Spór między MSZ a Pałacem Prezydenckim trwa od marca 2024 roku. Wówczas resort spraw zagranicznych podjął decyzję o zakończeniu misji ponad 50 ambasadorów, jednocześnie wycofując kilkanaście kandydatur zgłoszonych przez poprzednie kierownictwo. Prezydent Duda zaznaczył, że żaden ambasador nie może być powołany ani odwołany bez jego podpisu.

W miejscach, gdzie ambasadorzy zakończyli misję, resort wysłał dyplomatów pełniących funkcję chargé d'affaires – jak w przypadku USA, gdzie Bogdan Klich zastąpił Marka Magierowskiego. Klich nie posiada jednak oficjalnego statusu ambasadora, ponieważ nie został zatwierdzony przez prezydenta.

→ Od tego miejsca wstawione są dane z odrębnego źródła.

[config.mk]
export PLATFORM = sky130hd
export DESIGN_NAME = serial_adder_seq
export DESIGN_NICKNAME = d
export VERILOG_FILES = /design/src/rtl/serial_adder_seq.sv
export SDC_FILE = /design/constraint.sdc
export NUM_CORES = 1
export LEC_CHECK = 0
export CAP_MARGIN = 5
export CORE_MARGIN = 5
export CORE_UTILIZATION = 25
export DETAILED_ROUTE_END_ITERATION = 12
export SYNTH_ARGS = -nofsm -noshare
export SYNTH_HDL_FRONTEND = slang
export SYNTH_SLANG_ARGS = --single-unit
[constraint.sdc]
create_clock -name clk -period 1.6 [get_ports clk]
set_input_delay 0.4 -clock clk [delete_from_list [all_inputs] [get_ports clk]]
set_output_delay 0.4 -clock clk [all_outputs]
set_load 0.02 [all_outputs]
[src/rtl/serial_adder_seq.sv]
// Bit-serial adder: one full_adder shared over WIDTH clocks, LSB first, framed by start/done.
// Optional signed-overflow output enabled by defining SERIAL_ADDER_OVF_EN.

module full_adder (
   input  logic i_a,
   input  logic i_b,
   input  logic i_c,
   output logic o_s,
   output logic o_c
);
   assign o_s = i_a ^ i_b ^ i_c;
   assign o_c = (i_a & i_b) | (i_c & (i_a ^ i_b));
endmodule

module serial_adder_seq #(
   parameter int WIDTH = 8
) (
   input  logic             clk,
   input  logic             rst,
   input  logic             start,
   input  logic [WIDTH-1:0] a,
   input  logic [WIDTH-1:0] b,
   input  logic             cin,
   output logic             busy,
   output logic             done,
   output logic [WIDTH-1:0] sum,
`ifdef SERIAL_ADDER_OVF_EN
   output logic             ovf,
`endif
   output logic             cout
);

   localparam int CW = $clog2(WIDTH);

   typedef enum logic [1:0] {
      S_IDLE = 2'd0,
      S_RUN  = 2'd1,
      S_DONE = 2'd2
   } state_t;

   state_t           r_state;
   state_t           w_next;
   logic [WIDTH-1:0] r_a;
   logic [WIDTH-1:0] r_b;
   logic [WIDTH-1:0] r_s;
   logic             r_carry;
   logic [CW-1:0]    r_cnt;

   logic             w_accept;
   logic             w_last;
   logic             w_fa_sum;
   logic             w_fa_carry;
   logic [WIDTH-1:0] w_s_next;

   // A new operation may only be taken when no addition is in progress.
   assign w_accept = start && ((r_state == S_IDLE) || (r_state == S_DONE));
   assign w_last   = (r_cnt == CW'(WIDTH - 1));
   assign w_s_next = {w_fa_sum, r_s[WIDTH-1:1]};

   full_adder u_fa (
      .i_a (r_a[0]),
      .i_b (r_b[0]),
      .i_c (r_carry),
      .o_s (w_fa_sum),
      .o_c (w_fa_carry)
   );

   // NOTE: sequential state uses non-blocking (<=) so every flop samples pre-edge values.
   always_ff @(posedge clk) begin
      if (rst) r_state <= S_IDLE;
      else     r_state <= w_next;
   end

   // NOTE: defaulting w_next first keeps this block purely combinational (no latch).
   always_comb begin
      w_next = r_state;
      case (r_state)
         S_IDLE:  if (w_accept) w_next = S_RUN;
         S_RUN:   if (w_last)   w_next = S_DONE;
         S_DONE:  w_next = w_accept ? S_RUN : S_IDLE;
         default: w_next = S_IDLE;
      endcase
   end

   always_comb begin
      busy = 1'b0;
      done = 1'b0;
      case (r_state)
         S_RUN:   busy = 1'b1;
         S_DONE:  done = 1'b1;
         default: ;
      endcase
   end

   always_ff @(posedge clk) begin
      if (rst) begin
         r_a     <= '0;
         r_b     <= '0;
         r_s     <= '0;
         r_carry <= 1'b0;
         r_cnt   <= '0;
      end else if (w_accept) begin
         r_a     <= a;
         r_b     <= b;
         r_s     <= '0;
         r_carry <= cin;
         r_cnt   <= '0;
      end else if (r_state == S_RUN) begin
         r_a     <= r_a >> 1;
         r_b     <= r_b >> 1;
         r_s     <= w_s_next;
         r_carry <= w_fa_carry;
         r_cnt   <= r_cnt + CW'(1);
      end
   end

   // Results move only on the final RUN edge and hold until the next completion.
   always_ff @(posedge clk) begin
      if (rst) begin
         sum  <= '0;
         cout <= 1'b0;
`ifdef SERIAL_ADDER_OVF_EN
         ovf  <= 1'b0;
`endif
      end else if ((r_state == S_RUN) && w_last) begin
         sum  <= w_s_next;
         cout <= w_fa_carry;
`ifdef SERIAL_ADDER_OVF_EN
         // On the last edge r_carry is the carry into the MSB.
         ovf  <= r_carry ^ w_fa_carry;
`endif
      end
   end

endmodule

==> impl_metrics.csv, run 1 <==
group,metric,value,unit
routing,wl_per_cell,12.4,um
floorplan,core_area,5890,sq um
synthesis,ys_ff_latch,38,
placed_design,place_congestion,0.741,
power_and_ir_drop,power_density,971,nW/um^2
synthesis,syn_inst,175,
power_and_ir_drop,switching_share,0.241,
synthesis,yosys-top-cells-area,"dfxtp_1 50%, nand2_1 8.9%, a21oi_1 7.0%",
sta,rsz0062_at_grt,"no",
critical_path,cp_num_buf_inv,1,
clock_network,clock_path_buffers,2,
routing,vias,1321,
synthesis,synth_fp_nets,198,
clock_network,cts_tree,"built",
sta,tns,0,ns
critical_path,slowest_delay,0.33,ns
floorplan,fp.dieArea,7700,sq um
global_route,grt_max_degree,36,
placed_design,placement.io_buffers,30,
synthesis,yosys_warnings,0,
power_and_ir_drop,p_switching,461,uW
routing,drt-initial-drc-count,96,
hold_path,holdCritPathClass,"reg -> reg",
critical_path,cp.arrival,1.10,ns
critical_path,critical-path-top-delay-family,"flip-flops",
placed_design,dp_cells,275,
clock_network,post_cts_resized,12,
clock_network,cts_hold_buf,0,
global_route,grt_pass1_vias,1228,
routing,vias_per_cell,4.70,
clock_network,cts_made_buffers,5,
global_route,grt_pass1_wl,5820,um
synthesis,ys_seq_area_frac,0.503,
run,maxCapViolCount,0,
power_and_ir_drop,max-vdd-ir-drop,234,uV
synthesis,avgSynthCellArea,8.64,sq um
clock_network,ctsRootBufferMaster,"clkbuf_8",
critical_path,end_kind,"output port",
synthesis,syn_area,1510,sq um
floorplan,die_h,87.8,um
sta,skew,0.00539,ns
clock_network,insertion_delay,0.29,ns
power_and_ir_drop,pwr-share-seq,0.530,
sta,holdWs,0.454,ns
cells_and_area,fin_nets,230,
critical_path,slowest_stage,"dfxtp_1",
power_and_ir_drop,internal_power,1460,uW
power_and_ir_drop,combPwrFrac,0.139,
synthesis,synth_top_cell_by_area,"dfxtp_1",
global_route,track_usage,0.0971,
power_and_ir_drop,leakage,0.000736,uW
status,outcome,"completed",
sta,min_period,1.50,ns
floorplan,std_cell_rows,28,
cells_and_area,post-route-util,0.336,
critical_path,crit_chain,"nor2b_1, clkdlybuf4s15_1",
sta,worst_pin_slew,0.441,ns
global_route,antenna_found_initial,0,
routing,drt-total-wl,3480,um
synthesis,synth_top_cell_area_share,0.503,
power_and_ir_drop,power_frac_clock,0.331,
sta,fin_crit_sh,0.935,
critical_path,crit_type,"reg -> out",
clock_network,post_cts_buffers,0,
cells_and_area,drive_gt1_frac,0.0825,
cells_and_area,nFillCells,634,
cells_and_area,fin_cells,281,
cells_and_area,antenna_cells,0,
cells_and_area,syn2layout_area_growth,30.7,%
cells_and_area,multiInputGateArea,641,sq um
sta,setup-violations-final,0,
floorplan,die_w,87.8,um
power_and_ir_drop,power.total,1920,uW
floorplan,start_util,0.257,
critical_path,critPathMaxFanout,3,
sta,relSlewSlack,0.705,
global_route,grt.overflow.total,0,
clock_network,cts_num_sinks,38,
placed_design,hpwl,2310,um
clock_network,clk_pin_slew,0.06,ns
sta,fmax,669,MHz
routing,ant_nets,0,
routing,drcViolationCount,0,
critical_path,startpoint_type,"flop",
clock_network,h-tree-depth,2,
sta,finalHoldViolCount,0,
cells_and_area,regArea,761,sq um
critical_path,required,1.20,ns
sta,finalMaxSlewViolations,0,
synthesis,synth.distinct_cells,26,
floorplan,ioPinCount,31,
routing,drt-pass1-iter-count,4,
## power groups by stage
stage	combinational, uW	sequential [uW]	clock [uW]
global placement	268	1040	0
detailed placement	271	1040	0
floorplan	177	1030	0
finish	266	1020	635
global route	298	1020	694
CTS	270	1020	660
## Yosys cell counts
cell type / n
dfxtp_1: 38
nand2_1: 36
a21oi_1: 21
nor3_1: 19
nand3_1: 12
o22ai_1: 9
nor2_1: 7
a311oi_1: 4
buf_4: 4
buf_6: 4
a22oi_1: 2
buf_1: 2
buf_2: 2
ha_1: 2
nand2b_1: 2
and2b_1: 1
clkbuf_1: 1
clkbuf_2: 1
fa_1: 1
inv_6: 1
mux2i_1: 1
nand3b_1: 1
nor2b_1: 1
o21a_1: 1
or2b_1: 1
xnor2_1: 1
## kinds of logic after synthesis
kind of cell,synth area share
buffers and inverters,0.0728
multiplexers,0.00662
flip-flops,0.503
XOR/XNOR,0.00580
AND/OR/NAND/NOR,0.237
adder cells (fa/ha/maj),0.0298
AO/OA/AOI/OAI,0.145
## cells in the final DEF (no fill, tap or decap), types with 2 or more instances in the layout
cell and instances:
a21oi_1 21, nor3_1 19, ha_1 2, clkdlybuf4s50_1 19, buf_12 3, a311oi_1 4
dfxtp_1 38, buf_4 6, a22oi_1 2, nand2_1 36, dlygate4sd2_1 9, nand3_1 12
o22ai_1 9, clkbuf_8 6, nand2b_1 2, nor2_1 7
## worst min-delay path, delay by kind of cell, from the launching register on
family	cells	cell delay (ns)
AOI/OAI and AO/OA	1	0.05
and+or+nand+nor	1	0.05
DFF	1	0.31
## area by class of cell
cell class,count,area share
multi-input combinational,122,0.324
tap,75,0.0475
timing repair buffer,39,0.197
clock buffer,6,0.0418
inverter,1,0.00443
sequential,38,0.385
## per-stage QoR
stage	area (sq um)	worst slack [ns]
floorplan	1510	0.405
global placement	1910	-0.0156
detailed placement	1910	-0.0427
CTS	1980	0.00496
global route	1980	0.00176
finish	1980	0.104
## final timing paths
kind	from	end	slack, ns	cells after the start
worst max-delay path	r_state[1]	done	0.10	2
worst min-delay path	sum[4]	sum[4]	0.45	2
worst max register to register	r_cnt[0]	sum[3]	0.19	5
worst min register to register	sum[4]	sum[4]	0.45	2
## per-layer routing
layer | part of all wire | vias to the layer above | GRT usage
li1 | - | 669 | -
met1 | 0.45 | 614 | 0.122
met2 | 0.49 | 34 | 0.152
met3 | 0.045 | 4 | 0.0282
met4 | 0.011 | 0 | 0.0460
met5 | 0 | - | 0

Z doniesień medialnych wynika, że Andrzej Duda byłby skłonny zaakceptować Klicha jako przedstawiciela Polski przy ONZ, a Krzysztof Szczerski miałby objąć stanowisko ambasadora w USA. MSZ jednak nie planuje takich zmian, podkreślając, że Klich cieszy się dobrymi ocenami w resorcie.

Premier o konflikcie: jeśli trzeba, poczekamy

Do sprawy odniósł się również premier Donald Tusk, który przypomniał, że prezydentowi pozostało już tylko kilkanaście tygodni urzędowania. – W najgorszym razie trzeba będzie poczekać i wtedy dokończymy proces nominacyjny – ocenił szef rządu.

Tusk wezwał do kompromisu, zaznaczając, że nominacje ambasadorskie wymagają współdziałania trzech stron: prezydenta, premiera i ministra spraw zagranicznych. – Można to rozwiązać rozsądnie – dodał.

Sikorski o wiceministrze Szejnie

Minister Sikorski odniósł się również do sytuacji swojego zastępcy, Andrzeja Szejny, który znalazł się w centrum medialnej uwagi po ujawnieniu problemów z nadużywaniem alkoholu oraz śledztwa ws. nieprawidłowości w rozliczaniu tzw. kilometrówek.

Szef MSZ ocenił jego pracę pozytywnie, podkreślając, że dalsze decyzje będą zależały od wyników postępowania prowadzonego przez Agencję Bezpieczeństwa Wewnętrznego, która analizuje, czy Szejna może mieć dostęp do informacji niejawnych o wysokim stopniu tajności.